`src/rtl/rx_operand_collector_if.sv`:
```
// Byte-stream and operand-set bundle between the UART receiver, the collector and the ALU.
// The slave modport is the collector's view; the master modport is the receiver/ALU side.
interface rx_operand_collector_if #(
    parameter int DBIT  = 8,
    parameter int NB_OP = 6
);
    logic [DBIT-1:0]  i_data;
    logic             i_done_data;
    logic [DBIT-1:0]  o_a;
    logic [DBIT-1:0]  o_b;
    logic [NB_OP-1:0] o_op;
    logic             o_rx_alu_done;
    logic             o_timeout;

    modport master (
        output i_data, i_done_data,
        input  o_a, o_b, o_op, o_rx_alu_done, o_timeout
    );

    modport slave (
        input  i_data, i_done_data,
        output o_a, o_b, o_op, o_rx_alu_done, o_timeout
    );
endinterface

```
`src/rtl/rx_operand_collector.sv`:
```
// Assembles three received bytes (A, B, opcode) into a coherent ALU operand set.
// Define RX_TIMEOUT_EN to drop partial frames after TIMEOUT_CYC idle cycles.
module rx_operand_collector #(
    parameter int DBIT        = 8,
    parameter int NB_OP       = 6,
    parameter int TIMEOUT_CYC = 1000000
) (
    input  logic                    i_clk,
    input  logic                    i_rst,
    rx_operand_collector_if.slave   io_bus
);

    typedef enum logic [1:0] {
        S_A  = 2'd0,
        S_B  = 2'd1,
        S_OP = 2'd2
    } state_t;

    state_t           r_state;
    logic [DBIT-1:0]  r_stage_a;
    logic [DBIT-1:0]  r_stage_b;
    logic [DBIT-1:0]  r_a;
    logic [DBIT-1:0]  r_b;
    logic [NB_OP-1:0] r_op;
    logic             r_done;
    logic             w_expire;

`ifdef RX_TIMEOUT_EN
    localparam int CNT_W = (TIMEOUT_CYC > 2) ? $clog2(TIMEOUT_CYC) : 1;

    logic [CNT_W-1:0] r_cnt;
    logic             r_timeout;

    // A strobe in the expiry cycle wins, so expiry requires an idle cycle.
    assign w_expire = (r_state != S_A) && !io_bus.i_done_data &&
                      (r_cnt == CNT_W'(TIMEOUT_CYC - 1));

    always_ff @(posedge i_clk) begin
        if (i_rst) begin
            r_cnt     <= '0;
            r_timeout <= 1'b0;
        end else begin
            r_timeout <= w_expire;
            if (r_state == S_A || io_bus.i_done_data || w_expire)
                r_cnt <= '0;
            else
                r_cnt <= r_cnt + 1'b1;
        end
    end

    assign io_bus.o_timeout = r_timeout;
`else
    localparam int unused_timeout_cyc = TIMEOUT_CYC;

    assign w_expire         = 1'b0;
    assign io_bus.o_timeout = 1'b0;
`endif

    // NOTE: all state here uses non-blocking assignments so every register
    // samples the pre-edge values; blocking would let r_a see the new stage.
    always_ff @(posedge i_clk) begin
        if (i_rst) begin
            r_state   <= S_A;
            r_stage_a <= '0;
            r_stage_b <= '0;
            r_a       <= '0;
            r_b       <= '0;
            r_op      <= '0;
            r_done    <= 1'b0;
        end else begin
            r_done <= 1'b0;
            if (io_bus.i_done_data) begin
                case (r_state)
                    S_A: begin
                        r_stage_a <= io_bus.i_data;
                        r_state   <= S_B;
                    end
                    S_B: begin
                        r_stage_b <= io_bus.i_data;
                        r_state   <= S_OP;
                    end
                    S_OP: begin
                        r_a     <= r_stage_a;
                        r_b     <= r_stage_b;
                        r_op    <= io_bus.i_data[NB_OP-1:0];
                        r_done  <= 1'b1;
                        r_state <= S_A;
                    end
                    default: r_state <= S_A;
                endcase
            end else if (w_expire) begin
                // Drop the partial frame; the published operand set is untouched.
                r_state   <= S_A;
                r_stage_a <= '0;
                r_stage_b <= '0;
            end
        end
    end

    assign io_bus.o_a           = r_a;
    assign io_bus.o_b           = r_b;
    assign io_bus.o_op          = r_op;
    assign io_bus.o_rx_alu_done = r_done;

endmodule

```
`src/flat_wrapper.sv`:
```
// flat-port wrapper written by rule: the top's interface ports become plain ports
module rx_operand_collector_flat 
#(
    parameter int DBIT        = 8,
    parameter int NB_OP       = 6,
    parameter int TIMEOUT_CYC = 1000000
)
  (i_clk, i_rst, io_bus_i_data, io_bus_i_done_data, io_bus_o_a, io_bus_o_b, io_bus_o_op, io_bus_o_rx_alu_done, io_bus_o_timeout);
  rx_operand_collector_if #(.DBIT(DBIT), .NB_OP(NB_OP)) io_bus_i ();
  input  logic i_clk;
  input  logic i_rst;
  input wire logic [$bits(io_bus_i.i_data)-1:0] io_bus_i_data;
  input wire logic [$bits(io_bus_i.i_done_data)-1:0] io_bus_i_done_data;
  output wire logic [$bits(io_bus_i.o_a)-1:0] io_bus_o_a;
  output wire logic [$bits(io_bus_i.o_b)-1:0] io_bus_o_b;
  output wire logic [$bits(io_bus_i.o_op)-1:0] io_bus_o_op;
  output wire logic [$bits(io_bus_i.o_rx_alu_done)-1:0] io_bus_o_rx_alu_done;
  output wire logic [$bits(io_bus_i.o_timeout)-1:0] io_bus_o_timeout;
  assign io_bus_i.i_data = io_bus_i_data;
  assign io_bus_i.i_done_data = io_bus_i_done_data;
  assign io_bus_o_a = io_bus_i.o_a;
  assign io_bus_o_b = io_bus_i.o_b;
  assign io_bus_o_op = io_bus_i.o_op;
  assign io_bus_o_rx_alu_done = io_bus_i.o_rx_alu_done;
  assign io_bus_o_timeout = io_bus_i.o_timeout;
  rx_operand_collector #(.DBIT(DBIT), .NB_OP(NB_OP), .TIMEOUT_CYC(TIMEOUT_CYC)) u_core (.i_clk(i_clk), .i_rst(i_rst), .io_bus(io_bus_i));
endmodule
```
`config.mk`:
```
export PLATFORM = sky130hd
export DESIGN_NAME = rx_operand_collector_flat
export DESIGN_NICKNAME = d
export VERILOG_FILES = /design/src/rtl/rx_operand_collector_if.sv /design/src/rtl/rx_operand_collector.sv /design/src/flat_wrapper.sv
export SDC_FILE = /design/constraint.sdc
export NUM_CORES = 1
export LEC_CHECK = 0
export BUFFER_PORTS_ARGS = -buffer_cell sky130_fd_sc_hd__buf_2
export CAP_MARGIN = 20
export CORE_ASPECT_RATIO = 0.6
export CORE_MARGIN = 1
export CORE_UTILIZATION = 29
export DETAILED_ROUTE_END_ITERATION = 12
export PLACE_DENSITY_LB_ADDON = 0.05
export SETUP_SLACK_MARGIN = 0.4
export SYNTH_ARGS = -nofsm -noshare
export SYNTH_HDL_FRONTEND = slang
export SYNTH_SLANG_ARGS = --single-unit
```
`constraint.sdc`:
```
create_clock -name i_clk -period 1.2 [get_ports i_clk]
set_clock_uncertainty 0.15 [all_clocks]
set_input_delay 0.24 -clock i_clk [delete_from_list [all_inputs] [get_ports i_clk]]
set_output_delay 0.24 -clock i_clk [all_outputs]
set_load 0.05 [all_outputs]
```
==> summary.md <==
| Metric | Value |
|---|---|
| Outcome | finished with violations |
| Failing checks | setup timing |
| RSZ-0062 raised after global routing | yes |
| DR iter-0 viols | 17 |
| Final setup viols | 2 |
| Gpl congestion | 0.680 |
| Largest net degree at the start of global routing | 31 |
| Most frequent cell after synthesis | nand2b_1 |
| Share of post-route cells with drive strength above 1 | 42.4% |
| Post-route setup slack | -0.00726 ns |
| Total length of routed wires | 3.30 mm |
| HPWL reported at the end of detailed placement | 2.23 mm |
| Fill cells | 503 |
| CP arrival | 1.28 ns |
| Period utilization | 101% |
| Synthesized instance count | 147 |
| Final min period | 1.21 ns |
| GRT overflow | 0 |
| Yosys warns | 0 |
| CP Capture Type | flop |
| CTS tree | yes |
| Req. time, crit path | 1.27 ns |
| VDD IR max | 0.410 mV |
| Die footprint | 0.00603 mm2 |
| Fin area | 0.00236 mm2 |
| Register area | 912 um2 |
| Port-buffer cells | 33 |
| Predominant post-synthesis flop cell | dfxtp_1 |
| Ports | 35 |
| Root buffer cell | clkbuf_8 |
| Critical-path cell list | and3b_4 -> mux2i_1 |
| CTS clk-pin slew, worst paths | 0.08 ns |
| Vias in the first global route | 1095 |
| DR WL/cell | 12.7 um |
| Slowest cell on the critical path | and3b_4 |
| Crit path kind | reg2reg |
| Clk sinks | 41 |
| CORE AREA | 0.00528 mm2 |
| Yosys top cell area share | 49.5% |
| Final Hold Vio Count | 0 |
| Placed Area | 0.00200 mm2 |
| Syn-to-layout area delta | 42.4% |
| Sequential area share after synthesis | 49.5% |
| Biggest area consumer among synthesized cells | dfxtp_1 |
| Antenna violations before repair | 0 |
| # rows | 20 |
| Power Density | 1080 mW/mm2 |
| F_max | 0.828 GHz |
| Syn_area_per_cell | 11.3 um2 |
| Initial core utilization | 31.4% |
| Max FO, Critical Path | 8 |
| Synth area leaders | dfxtp_1 (50%), mux2i_1 (23%), nand2b_1 (17%) |
| Leak Pwr | 0.969 nW |
| DIE HEIGHT | 60.6 um |
| Unique masters post-synth | 18 |
| #FFs+latches synth | 41 |
| CP max stage delay | 0.42 ns |
| Post-synth ARST share | 0% |
| Critical path startpoint category | flop |
| Clk Latency, worst-skew pair | 0.29 ns |
| Via/cell ratio | 4.24 |
| Slew Limit Fails | 0 |
| First-pass GRT wire length | 5.22 mm |
| Utilization after layout | 44.7% |
| Number of flops mapped to enable cells by yosys | 0 |
| Mapped Nets | 158 |
| Post-route ant nets | 0 |
| Antenna cells | 0 |
| Largest buffer count on any clock path | 2 |
| Max-cap violations | 0 |
| Layout Nets | 194 |
| H-Tree Depth | 2 |
| DRC violations left | 0 |
| Multi-input gate area | 781 um2 |
| GRT Total Usage | 11.8% |
| Routed vias | 1107 |
| Synthesized cell area | 0.00166 mm2 |
| CTS Buf Count | 5 |
| Die Wd | 99.6 um |
| First drt pass iteration count | 4 |
| Commonest cells post-synth | nand2b_1 (46), dfxtp_1 (41), mux2i_1 (38), clkbuf_1 (4), buf_4 (3) |
| Hold Path Class | in2reg |
<file path="src/rtl/itransform_wht.sv">
// itransform_wht -- iterative inverse 4x4 Walsh-Hadamard transform (luma DC).
// A vertical pass runs one column per clock, then a horizontal pass runs one
// row per clock with +3 rounding, arithmetic >>3 and saturation to COEF_WIDTH.
//   clk, rst_n : clock (rising edge), asynchronous active-low reset
//   start      : request pulse, sampled only while idle
//   in         : 16 signed coefs, coef k at [COEF_WIDTH*k +: COEF_WIDTH], k = 4*row+col
//   out        : 16 signed results, same packing; valid from the done cycle
//   busy       : high while a transform is in progress
//   done       : one-cycle pulse when the last row has been written
module itransform_wht #(
  parameter int BLOCK_SIZE = 4,   // only 4 is supported
  parameter int COEF_WIDTH = 16
) (
  input  logic                                          clk,
  input  logic                                          rst_n,
  input  logic                                          start,
  input  logic [BLOCK_SIZE*BLOCK_SIZE*COEF_WIDTH-1:0]   in,
  output logic [BLOCK_SIZE*BLOCK_SIZE*COEF_WIDTH-1:0]   out,
  output logic                                          busy,
  output logic                                          done
);
  localparam int NC = BLOCK_SIZE * BLOCK_SIZE;
  localparam int CW = COEF_WIDTH;
  localparam int TW = CW + 2;   // column pass: sum of 4 inputs
  localparam int RW = CW + 4;   // row pass: sum of 16 inputs plus bias

  localparam logic signed [RW-1:0] BIAS   = RW'(3);
  localparam logic signed [RW-1:0] SAT_HI = RW'((2 ** (CW - 1)) - 1);
  localparam logic signed [RW-1:0] SAT_LO = RW'(-(2 ** (CW - 1)));

  typedef enum logic [1:0] {S_IDLE, S_COL, S_ROW} state_e;

  state_e                 state_q, state_d;
  logic [1:0]             cnt_q, cnt_d;
  logic [NC-1:0][CW-1:0]  x_q, x_d;
  logic [NC-1:0][TW-1:0]  tmp_q, tmp_d;
  logic [NC-1:0][CW-1:0]  out_q, out_d;
  logic                   done_q, done_d;

  function automatic logic signed [TW-1:0] sx_t(input logic [CW-1:0] v);
    return {{(TW-CW){v[CW-1]}}, v};
  endfunction

  function automatic logic signed [RW-1:0] sx_r(input logic [TW-1:0] v);
    return {{(RW-TW){v[TW-1]}}, v};
  endfunction

  function automatic logic [CW-1:0] sat(input logic signed [RW-1:0] v);
    if (v > SAT_HI)      return SAT_HI[CW-1:0];
    else if (v < SAT_LO) return SAT_LO[CW-1:0];
    else                 return v[CW-1:0];
  endfunction

  // ---- state register ----
  always_ff @(posedge clk or negedge rst_n) begin
    if (!rst_n) begin
      state_q <= S_IDLE;
      cnt_q   <= '0;
      x_q     <= '0;
      tmp_q   <= '0;
      out_q   <= '0;
      done_q  <= 1'b0;
    end else begin
      state_q <= state_d;
      cnt_q   <= cnt_d;
      x_q     <= x_d;
      tmp_q   <= tmp_d;
      out_q   <= out_d;
      done_q  <= done_d;
    end
  end

  // ---- next state ----
  always_comb begin
    state_d = state_q;
    cnt_d   = cnt_q;
    case (state_q)
      S_IDLE: if (start) begin
        state_d = S_COL;
        cnt_d   = '0;
      end
      S_COL: begin
        cnt_d = cnt_q + 2'd1;          // wraps to 0 entering ROW
        if (cnt_q == 2'd3) state_d = S_ROW;
      end
      S_ROW: begin
        cnt_d = cnt_q + 2'd1;
        if (cnt_q == 2'd3) state_d = S_IDLE;
      end
      default: begin
        state_d = S_IDLE;
        cnt_d   = '0;
      end
    endcase
  end

  // ---- datapath / outputs ----
  // Column i reads x[i], x[4+i], x[8+i], x[12+i]; row i reads tmp[4i..4i+3].
  logic [3:0]             ci0, ci1, ci2, ci3, ri0, ri1, ri2, ri3;
  logic signed [TW-1:0]   ca0, ca1, ca2, ca3;
  logic signed [RW-1:0]   t0, t1, t2, t3, dc, ra0, ra1, ra2, ra3;
  logic signed [RW-1:0]   s0, s1, s2, s3;

  always_comb begin
    ci0 = {2'd0, cnt_q};
    ci1 = {2'd1, cnt_q};
    ci2 = {2'd2, cnt_q};
    ci3 = {2'd3, cnt_q};
    ri0 = {cnt_q, 2'd0};
    ri1 = {cnt_q, 2'd1};
    ri2 = {cnt_q, 2'd2};
    ri3 = {cnt_q, 2'd3};

    ca0 = sx_t(x_q[ci0]) + sx_t(x_q[ci3]);
    ca1 = sx_t(x_q[ci1]) + sx_t(x_q[ci2]);
    ca2 = sx_t(x_q[ci1]) - sx_t(x_q[ci2]);
    ca3 = sx_t(x_q[ci0]) - sx_t(x_q[ci3]);

    t0  = sx_r(tmp_q[ri0]);
    t1  = sx_r(tmp_q[ri1]);
    t2  = sx_r(tmp_q[ri2]);
    t3  = sx_r(tmp_q[ri3]);
    dc  = t0 + BIAS;   // rounding bias folded into the DC term once per row
    ra0 = dc + t3;
    ra1 = t1 + t2;
    ra2 = t1 - t2;
    ra3 = dc - t3;
    s0  = (ra0 + ra1) >>> 3;
    s1  = (ra3 + ra2) >>> 3;
    s2  = (ra0 - ra1) >>> 3;
    s3  = (ra3 - ra2) >>> 3;

    x_d    = x_q;
    tmp_d  = tmp_q;
    out_d  = out_q;
    done_d = 1'b0;
    case (state_q)
      S_IDLE: if (start) x_d = in;
      S_COL: begin
        tmp_d[ci0] = ca0 + ca1;
        tmp_d[ci1] = ca3 + ca2;
        tmp_d[ci2] = ca0 - ca1;
        tmp_d[ci3] = ca3 - ca2;
      end
      S_ROW: begin
        out_d[ri0] = sat(s0);
        out_d[ri1] = sat(s1);
        out_d[ri2] = sat(s2);
        out_d[ri3] = sat(s3);
        done_d     = (cnt_q == 2'd3);
      end
      default: ;
    endcase
  end

  assign out  = out_q;
  assign busy = (state_q != S_IDLE);
  assign done = done_q;
endmodule

</file>
[config.mk]
export PLATFORM = sky130hd
export DESIGN_NAME = div_sequencer
export DESIGN_NICKNAME = d
export VERILOG_FILES = /design/src/rtl/div_sequencer.sv
export SDC_FILE = /design/constraint.sdc
export NUM_CORES = 1
export LEC_CHECK = 0
export ABC_AREA = 1
export BUFFER_PORTS_ARGS = -buffer_cell sky130_fd_sc_hd__clkbuf_2
export CAP_MARGIN = 20
export CORE_UTILIZATION = 58
export CTS_CLUSTER_SIZE = 10
export DETAILED_ROUTE_END_ITERATION = 10
export PLACE_DENSITY = 0.75
export SYNTH_ARGS = -nofsm -noshare
export SYNTH_HDL_FRONTEND = slang
export SYNTH_SLANG_ARGS = --single-unit
[constraint.sdc]
create_clock -name clk -period 7.2 [get_ports clk]
set_input_delay 0 -clock clk [delete_from_list [all_inputs] [get_ports clk]]
set_output_delay 0 -clock clk [all_outputs]
set_load 0.01 [all_outputs]
[src/rtl/div_sequencer.sv]
// Iterative restoring divider for RV32M DIV/DIVU/REM/REMU.
// One quotient bit per cycle on |rs1| / |rs2|; sign fix-up on the way into DONE.
//
// state | meaning
// IDLE  | waiting for start; operands latched on acceptance
// CALC  | 32 shift-subtract iterations, count 0..31
// DONE  | done pulse, result valid
module div_sequencer (
  input  logic        clk,
  input  logic        rst,
  input  logic        start,
  input  logic [1:0]  op,
  input  logic [31:0] rs1_data,
  input  logic [31:0] rs2_data,
  input  logic        flush,
  output logic        stall,
  output logic        busy,
  output logic        done,
  output logic [31:0] result
);

  typedef enum logic [1:0] {IDLE, CALC, DONE} state_t;

  state_t      state;
  logic [4:0]  count;
  logic        op_rem;
  logic        negate;
  logic [31:0] divisor;
  logic [31:0] rem;
  logic [31:0] quo;

  logic        is_signed;
  logic [31:0] abs_a;
  logic [31:0] abs_b;
  logic        div_zero;
  logic        ovf;
  logic [31:0] special_res;
  logic [32:0] rem_sh;
  logic [32:0] diff;
  logic [31:0] rem_nxt;
  logic [31:0] quo_nxt;
  logic [31:0] fix_src;
  logic [31:0] final_res;

  assign stall = start & ~done & ~flush;

  assign is_signed   = ~op[0];
  assign abs_a       = (is_signed & rs1_data[31]) ? (32'd0 - rs1_data) : rs1_data;
  assign abs_b       = (is_signed & rs2_data[31]) ? (32'd0 - rs2_data) : rs2_data;
  assign div_zero    = (rs2_data == 32'd0);
  assign ovf         = is_signed & (rs1_data == 32'h8000_0000) & (rs2_data == 32'hFFFF_FFFF);
  assign special_res = div_zero ? (op[1] ? rs1_data : 32'hFFFF_FFFF)
                                : (op[1] ? 32'd0    : 32'h8000_0000);

  // Remainder stays below the divisor, so the shifted value fits in 33 bits.
  assign rem_sh    = {rem, quo[31]};
  assign diff      = rem_sh - {1'b0, divisor};
  assign rem_nxt   = diff[32] ? rem_sh[31:0] : diff[31:0];
  assign quo_nxt   = {quo[30:0], ~diff[32]};
  assign fix_src   = op_rem ? rem_nxt : quo_nxt;
  assign final_res = negate ? (32'd0 - fix_src) : fix_src;

  always_ff @(posedge clk) begin
    if (rst) begin
      state   <= IDLE;
      count   <= 5'd0;
      op_rem  <= 1'b0;
      negate  <= 1'b0;
      divisor <= 32'd0;
      rem     <= 32'd0;
      quo     <= 32'd0;
      busy    <= 1'b0;
      done    <= 1'b0;
      result  <= 32'd0;
    end else if (flush) begin
      state <= IDLE;
      count <= 5'd0;
      busy  <= 1'b0;
      done  <= 1'b0;
    end else begin
      case (state)
        IDLE: begin
          done <= 1'b0;
          if (start) begin
            op_rem  <= op[1];
            negate  <= op[1] ? (is_signed & rs1_data[31])
                             : (is_signed & (rs1_data[31] ^ rs2_data[31]));
            divisor <= abs_b;
            rem     <= 32'd0;
            quo     <= abs_a;
            count   <= 5'd0;
            busy    <= 1'b1;
            if (div_zero | ovf) begin
              state  <= DONE;
              done   <= 1'b1;
              result <= special_res;
            end else begin
              state <= CALC;
            end
          end
        end
        CALC: begin
          rem   <= rem_nxt;
          quo   <= quo_nxt;
          count <= count + 5'd1;
          if (count == 5'd31) begin
            state  <= DONE;
            done   <= 1'b1;
            result <= final_res;
          end
        end
        DONE: begin
          done  <= 1'b0;
          busy  <= 1'b0;
          state <= IDLE;
        end
        default: begin
          state <= IDLE;
          busy  <= 1'b0;
          done  <= 1'b0;
        end
      endcase
    end
  end

endmodule

==> results by group <==
Worst setup path
  • RR Endpoint: result[10]
  • CP endpoint kind: flop
  • R2R depth: 27
  • Setup CP Type: flop to flop
  • Worst setup startpoint: quo[31]
  • Setup crit start kind: flop
  • R2r startpoint: quo[31]
  • Flop2flop setup slack: 3380 ps
  • Worst Path Required: roughly 7500 ps
  • CP max FO: 35
  • Worst Setup EP: result[10]
  • Crit path DAT: about 4200 ps

Yosys
  • Sequential fraction of the synthesis area: 0.232
  • Unique masters post-synth: 51
  • Yosys top cell area share: 0.232
  • Fraction of registers with async set or reset after synthesis: 0
  • Synth Cell Area: 12,000 um2
  • Synth Area in Compound Gates: 0.161
  • Fraction of synthesized area in multiplexers: 0
  • EDFF count, synth: 0
  • Synth Instances: 2,106
  • Top_reg_cell synth: dfxtp_1
  • Syn Nets: roughly 2,200
  • #FFs+latches synth: 139
  • Xor/xnor share of the synthesized area: 0.0328
  • Yosys top cell by area: dfxtp_1
  • Top post-synthesis cells by area: dfxtp_1 (23%), nand2_1 (21%), inv_1 (8.3%)
  • Avg Inst Size Synth: roughly 5.7 um2
  • Largest family of logic cells by synthesized area: simple AND/OR/NAND/NOR gates
  • Yosys warns: 0
  • Simple-gate portion of the synthesized area: 0.416
  • Synth Area in Adders: 0.0413

Clock network
  • Cell chosen for the clock root: clkbuf_16
  • Worst-path clk slew: ~60 ps
  • Clk Latency, worst-skew pair: 440 ps
  • Resized Gates After CTS: 0
  • CTS Hold Bufs: 28
  • Htree depth: 4
  • CTS tree: done
  • # Post-CTS Setup Buffers: 0
  • Clock sink count: 139
  • Max Buffers Root-to-Sink: 2
  • Cts bufs inserted: 17

Worst hold path
  • Hold Startpoint: rs2_data[11]
  • Min-Delay Path Class: input port to flop

Cells and area
  • Ratio of cells with drive above 1 in the final layout: 0.0981
  • Final Util: 0.669
  • Post-route cell area: 13,500 um2
  • Antenna diodes: 0
  • Syn-to-layout area delta: 12.7%
  • Total Nets Final: 2,297
  • Fillers: slightly below 2,000

Detailed routing
  • First-pass DRT Iterations: 6
  • Met3 wire len: 3.65 mm
  • Highest routed layer: met4
  • Per-cell routed wire length: approximately 17 um
  • Drt drc: 0
  • Total number of vias: 14,085
  • Final WL: 41.4 mm
  • Vias per inst: 5.70
  • DRT iter0 DRCs: 1,568
  • M1 WL: 18.1 mm
  • Routed wl met2: 18.1 mm
  • ANT nets after route: 0

Die
  • Initial core utilization: 0.593
  • Die area: roughly 21,000 um2
  • Row cnt: 52
  • # IOs: 105
  • Core area: 20,200 um2
  • DIE WIDTH: 146 um
  • Die Height: roughly 150 um

Run status
  • Outcome: finished, violations left
  • Failing checks: negative hold slack

Power
  • Peak supply drop: 146 uV
  • Lkg Pwr: 6.94 nW
  • P per Cell Area: 179 nW/um2

GRT
  • First-pass GRT wire length: 65.8 mm
  • Largest net degree at the start of global routing: 67
  • Grt total ovfl: 0
  • Vias in the first global route: 12,698
  • Initial antenna violation count: 0
  • GRT Util Overall: 0.390

STA
  • Tmin final: 3820 ps
  • Final count of hold timing violations: 1
  • Worst Clk Skew: 13.3 ps
  • Setup violators final: 0
  • Slew headroom: 0.319
  • Max frequency: 0.262 GHz
  • TNS Setup: 0 ps
  • Unrepaired setup endpoints after global routing: no
  • Hold WS: -2.24 ps
  • Worst-Margin Slew: 1020 ps
  • Max Slew Vio Count: 0
  • Tcrit/Tclk final: 0.531

Place
  • Cell area after placement: 12,600 um2
  • GP Congestion: 1.01
  • Dpl hpwl: 31.4 mm
  • Port Buffers: approximately 100

Job
  • Number of max-cap violations: 0
logic make-up after synthesis:
| logic type | after synthesis |
|---|---|
| simple gates | 1185 |
| buf+inv | 361 |
| compound gates | 337 |
| flops | 139 |
| xor+xnor | 45 |
| fa+ha+maj | 39 |
flip-flops by register name (all words and copies together), names as in the netlist:
signal and cells:
done 1, state 2, busy 1, count 5, rem 32, quo 32
negate 1, divisor 32, result 32, op_rem 1
area by class of cell:
cell class	instances	area, um2	area share
multi-input cells	1606	7830	0.579
flip-flops and latches	139	2780	0.206
inverters	277	1040	0.0768
repair buffers	147	946	0.0699
clock buffers	20	467	0.0345
well taps	270	338	0.0250
clock inverters	12	128	0.00943
metal layers:
layer,GRT usage,vias up
met3,0.0668,112
met4,0.163,0
met5,0,-
li1,-,6941
met1,0.531,6349
met2,0.609,683
through the flow:
step	worst slack (ps)	power [mW]	hold WS [ps]	cells
6_report	3380	2.42	-2.24	2471
5_1_grt	3010	2.53	31.1	2471
4_1_cts	3450	2.40	0.111	2470
3_5_place_dp	3330	1.50	343	2410
3_3_place_gp	3350	1.49	329	2409
2_1_floorplan	4010	1.31	130	2106
synthesized netlist by cell type (24+ instances only):
| cell | instances |
|---|---|
| dfxtp_1 | 139 |
| nand4_1 | 25 |
| nand3_1 | 171 |
| xnor2_1 | 24 |
| o21ai_0 | 92 |
| clkbuf_1 | 58 |
| nor3_1 | 29 |
| o221ai_1 | 28 |
| o211ai_1 | 25 |
| inv_1 | 266 |
| ha_1 | 38 |
| nand2_1 | 663 |
| nor2_1 | 236 |
| a21oi_1 | 160 |
layout by cell type (no fill, tap or decap), types with 17 or more instances in the layout:
cell | synthesis | routed
o21ai_0 | 92 | 92
nand2_1 | 663 | 663
nand4_1 | 25 | 25
nor3_1 | 29 | 29
xor2_1 | 21 | 21
ha_1 | 38 | 38
dfxtp_1 | 139 | 138
o211ai_1 | 25 | 25
clkbuf_2 | 0 | 103
inv_1 | 266 | 265
nor2_1 | 236 | 233
xnor2_1 | 24 | 24
dlygate4sd3_1 | 0 | 28
nand2_2 | 17 | 17
a21oi_1 | 160 | 160
clkbuf_16 | 0 | 17
o221ai_1 | 28 | 28
nand3_1 | 171 | 171
power by group:
group          internal, mW  switching (mW)  leakage [nW]
logic                 0.219           0.469          5.52
registers             0.803          0.0278          1.13
clock network         0.513           0.388         0.284
critical path, cell delays in order (launching register included):
cell and delay [ps]:
dfxtp_1 310, inv_1 80, ha_1 140, inv_1 60, fa_1 430, nand2_1 90
nand2_1 60, nand3_1 90, nand2_1 100, nand2_1 90, nand2_2 70, nand2_2 110
nand2_2 90, nand2_4 140, nand2_8 180, nand2_1 140, nand3_1 80, nand2_1 130
ha_1 210, nand3_1 170, nor2_2 290, nand2_1 110, nand2_1 190, nand2_1 70
nand3_1 70, nand3_1 70, nand2_1 100, inv_1 40
worst min-delay path by stage:
stage	endpoint	slack, ps	cells after the start
after floorplan	stall	130	2
after global placement	divisor[13]	330	3
after detailed placement	divisor[13]	340	3
after CTS	divisor[25]	0.1	5
after global routing	quo[17]	30	4
final	divisor[11]	-2	5
No activity file was read; power rests on OpenSTA's default activity.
* * * * *
▶ **Your objective**: Scan the lines above for the word "negate", then copy each line that has it.

▶ **Written solution**:
  logic        negate;
  assign final_res = negate ? (32'd0 - fix_src) : fix_src;
      negate  <= 1'b0;
            negate  <= op[1] ? (is_signed & rs1_data[31])
negate 1, divisor 32, result 32, op_rem 1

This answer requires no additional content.